Da anni conosciamo il concetto di “virilità egemone”. Meno lo mettiamo in correlazione con quello di “virilità precaria”: una prerogativa che i maschi di tutte le culture devono continuamente guadagnarsi. L’opinione che hanno di sé è strettamente legata a quanto vengono percepiti come “veri uomini” dagli altri. Che altro è il bullismo? Che altro è l’omofobia? Perché muoversi in branco? Ma che cos’è, questa identità che va continuamente riconfermata, sempre a rischio di fallimento?
Per rappresentare l’universale, per ergere la propria parola a rappresentare il mondo, per ostentare autosufficienza, il maschio ha dovuto rimuovere la propria parzialità, le tracce dell’essere un genere: perfino nella lingua, dove pretende di parlare per tutte.

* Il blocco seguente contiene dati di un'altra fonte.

<file path="./design.v">
module mux
(
a, b, sel, data_out
);
	input wire[63:0] a;
	input wire[63:0] b;
	input sel;
	output reg[63:0] data_out;
	always @(sel or a or b)
	begin
		if(sel == 0)
			data_out = a;
		else
			data_out = b;
	end
endmodule
</file>
<file path="./run.sh">
#!/bin/bash
# OpenROAD 26Q1-2900-gdf79404cd8, Yosys 0.63+post, stock flow scripts
make -C /OpenROAD-flow-scripts/flow DESIGN_CONFIG=/design/flow/config.mk WORK_HOME=/design/flow/orfs finish
</file>
<file path="./config.mk">
export PLATFORM = sky130hd
export DESIGN_NAME = mux
export DESIGN_NICKNAME = mux
export VERILOG_FILES = /design/flow/design.v
export SDC_FILE = /design/flow/constraint.sdc
export NUM_CORES = 4
export LEC_CHECK = 1
export CORE_AREA = 10 10 84 84
export DIE_AREA = 0 0 94 94
</file>
<file path="./constraint.sdc">
current_design mux

set clk_period 1.0
set clk_io_pct 0.2

create_clock -name clk0 -period $clk_period

set non_clock_inputs [all_inputs -no_clocks]
set_input_delay [expr $clk_period * $clk_io_pct] -clock clk0 $non_clock_inputs
set_output_delay [expr $clk_period * $clk_io_pct] -clock clk0 [all_outputs]
</file>
==> design notes <==
For this run, the register share of the synthesized area comes to 0%. Per the placement log, port buffering inserted 193 buffers. The run gives 0 for the number of maximum-capacitance constraint violations. Per STA, the worst path is made up of buf_16 > buf_16 > buf_12 > mux2_4 > buf_2.

The logs give 17 for the iteration-0 DRC count of the detailed router and 71 for the number of standard cells after synthesis. The wire-length estimate of the detail-placed layout is 6070 µm. In the floorplan report the effective utilization is 20.7%. The fraction of post-synthesis cell area in the top cell type by area was 83.6%. The cell seen most often among critical-path stages was sky130_fd_sc_hd__buf_16. Per the timing report, the achievable frequency comes out to 0.843 GHz.

The most repeated cell in the gate-level netlist after synthesis was sky130_fd_sc_hd__mux2_4. Setup violations remaining at the end of the flow were counted as 64. Per the OpenROAD floorplan log, the area of the core is 5200 µm². The switching component of the power was reported as 300 µW.

The register cell area after layout was 0 µm². The area added between synthesis and finish is 192%. The tools report the category of the worst setup path capture point as an output pin. With the final weighted congestion of routability-driven global placement at 0.823, the internal cell power is 980 µW. The average instance in the mapped netlist occupies 15.2 µm².

Global routing consumed, over all layers together, 13.8% of the routing resources. The count of clock buffers in the final design is 0. Per the OpenROAD floorplan log, the area of the die is 8840 µm². Per the STA report, the cell with the highest stage delay on the worst path is sky130_fd_sc_hd__mux2_4. In the final routed layout, each cell accounts on average for 20.4 µm. The detailed-route via count is 1322, and the power per cell area is 407 nW/µm².

The logs give -186 ps for the final worst-path setup slack and 1 for the number of warnings reported in the yosys synthesis log. The number of pins with negative max-slew slack in the final report is 0, and the wire length after detailed routing is 6920 µm. The floorplan report gives the top-level pin count as 193. The arrival time of data at the worst endpoint is listed as 990 ps. The checks that failed: setup timing. The critical path contains buffers and inverters numbering 4 combined. The clock share of power came out at 0%. For the filler cell count in the final layout, the log shows 493.

The cell type with the highest aggregate area in the netlist was sky130_fd_sc_hd__mux2_4. The most critical min-delay path falls under input pin to output pin. The total global routing overflow was 0; the share of power burned in combinational logic was 100.0%. The first global-routing pass estimated 9240 µm of wire. The worst path needs 1190 ps of the cycle, external delays included.

Prior to clock tree synthesis, the placed netlist has a worst setup slack of -541 ps. For this run, the detailed router reports a per-instance via density of 3.90. The first detailed-routing pass ran for 2 iterations. The critical path is of the input pin to output pin type.

Measured along the y axis, the die boundary spans 94 µm. The number of endpoints with negative hold slack in the final report is 0. The flow ran to the end, but the final reports show violations.

Number of global-route vias before repair: 1507. Measured against its own limit, the worst slew margin works out to 93.9%. Type of origin of the critical path: an input pin.

The commonest cells after synthesis are sky130_fd_sc_hd__mux2_4 (60), sky130_fd_sc_hd__buf_12 (6), sky130_fd_sc_hd__mux2_2 (4), sky130_fd_sc_hd__buf_6 (1). The run gives 0% as the part of the total power dissipated in sequential elements. Per STA, the highest per-stage delay on the worst path measures 280 ps. For this run, the share of the core covered by cells in the final layout is 60.4%. The final layout contains a sequential cell count of 0. Per the timing report, the biggest fanout along the worst path comes to 5. Setup repair after global routing could not meet its margin everywhere. The count of antenna diodes in the layout is 0, and the data required time at the worst endpoint is 800 ps. Row generation in the floorplan step produced 26 rows.

Of the cells placed in the final design, the portion with a size suffix greater than 1 is 52.4%. The actual slew at the worst max-slew pin is 90.9 ps. In this run the remaining antenna-violating nets after routing total 0. By area the synthesized netlist is led by sky130_fd_sc_hd__mux2_4 (84%), sky130_fd_sc_hd__buf_12 (11%), sky130_fd_sc_hd__mux2_2 (4.2%), sky130_fd_sc_hd__buf_6 (1.0%). The run gives 4 for the number of distinct library cells after synthesis. With the number of hold buffers added after CTS at 0, the cell count listed in synth_stat.txt is 71. The cell class contributing the biggest share of worst-path delay is buffers and inverters. The tools report the initial antenna violation count as 0. For this run, the chip area from Yosys synthesis comes to 1080 µm². The number of warnings reported in the stage logs is 35.

Final clock period utilization by the worst path: 119%. TritonRoute reported its final design rule violation total as 0. The mapped netlist covers 1080 µm². The worst-case IR drop observed on VDD is 0.000168 V. For this design the static power due to leakage is 1.74 nW. Entering global routing, the biggest net connects 11 pins. Measured along the x axis, the die boundary spans 94 µm. The script computed the net switching share of total power as 23.5%.
## power by group through the flow
stage     sequential (mW)  clock [mW]  combinational, mW
4_1_cts                 0           0               1.22
6_report                0           0               1.28
5_1_grt                 0           0               1.36
## worst paths after layout
path | startpoint | slack (ps) | depth (start not counted) | end
setup / recovery | sel | -190 | 5 | data_out[17]
hold / removal | b[0] | 700 | 3 | data_out[0]
## stage by stage
stage	hold WS (ps)	std cells	area, µm²	power, mW	TNS [ps]
finish	698	339	3150	1.28	-6420
global route	714	339	3150	1.36	-7390
global placement	1330	331	3040	1.34	-32060
CTS	798	336	2970	1.22	-8470
detailed placement	1330	331	3040	1.34	-31870
floorplan	498	71	1080	0.408	0
## what timing repair did
| action | CTS | global route |
|---|---|---|
| gates cloned | 4 | 3 |
| hold endpoints to repair | 0 | 0 |
| setup buffers | 1 | 0 |
| gates resized | 368 | 24 |
| endpoints found under the setup margin | 64 | 64 |
## tightest hold or removal path, stage by stage
cell and delay [ps]:
sky130_fd_sc_hd__dlymetal6s2s_1 80, sky130_fd_sc_hd__mux2_4 140, sky130_fd_sc_hd__buf_6 80
## per-layer routing
metal | track usage [%] | part of all wire (%)
met5 | 0 | 0
met4 | 0.380 | 0
met1 | 13.0 | 31
met3 | 5.90 | 11
met2 | 27.8 | 58
## area by class of cell
| type | instances | area (µm²) | share of cell area [%] |
|---|---|---|---|
| tap | 70 | 87.6 | 2.78 |
| multi-input combinational | 64 | 957 | 30.4 |
| timing repair buffer | 205 | 2100 | 66.8 |
## layout by cell type (no fill, tap or decap)
cell type and instances:
sky130_fd_sc_hd__clkdlybuf4s50_1 4, sky130_fd_sc_hd__mux2_2 1, sky130_fd_sc_hd__clkbuf_2 2, sky130_fd_sc_hd__dlygate4sd2_1 118, sky130_fd_sc_hd__clkbuf_16 3, sky130_fd_sc_hd__buf_2 11, sky130_fd_sc_hd__buf_6 51, sky130_fd_sc_hd__buf_12 5
sky130_fd_sc_hd__buf_16 5, sky130_fd_sc_hd__dlymetal6s2s_1 6, sky130_fd_sc_hd__mux2_4 63
## cell families after synthesis
family | count (synthesis) | share of synthesized area [%]
buffers and inverters | 7 | 12.2
muxes | 64 | 87.8
Power and IR drop assume default switching activity.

«Anche se è vero che la mascolinità egemone è solo uno degli infiniti modi in cui si può essere uomini, e non necessariamente la forma di mascolinità più comune e diffusa, ciò che fa la differenza è il suo porsi come modello di successo, come la possibilità socialmente più desiderabile di essere uomini». R. W. Connell, Questioni di genere, 1996
Assumere un’identità dominante non è operazione indolore: lo stanno a testimoniare i riti cruenti di iniziazione alla virilità come obbligata presa di distanza dal materno e dai suoi valori, ma anche dall’ascolto di sé. Quanto una sessualità schiacciata in un immaginario di dominio ha oscillato tra l’ansia della prestazione e il terrore dell’impotenza, impedendo di ascoltare il corpo, di assaporare il desiderio, di godere dell’intimità?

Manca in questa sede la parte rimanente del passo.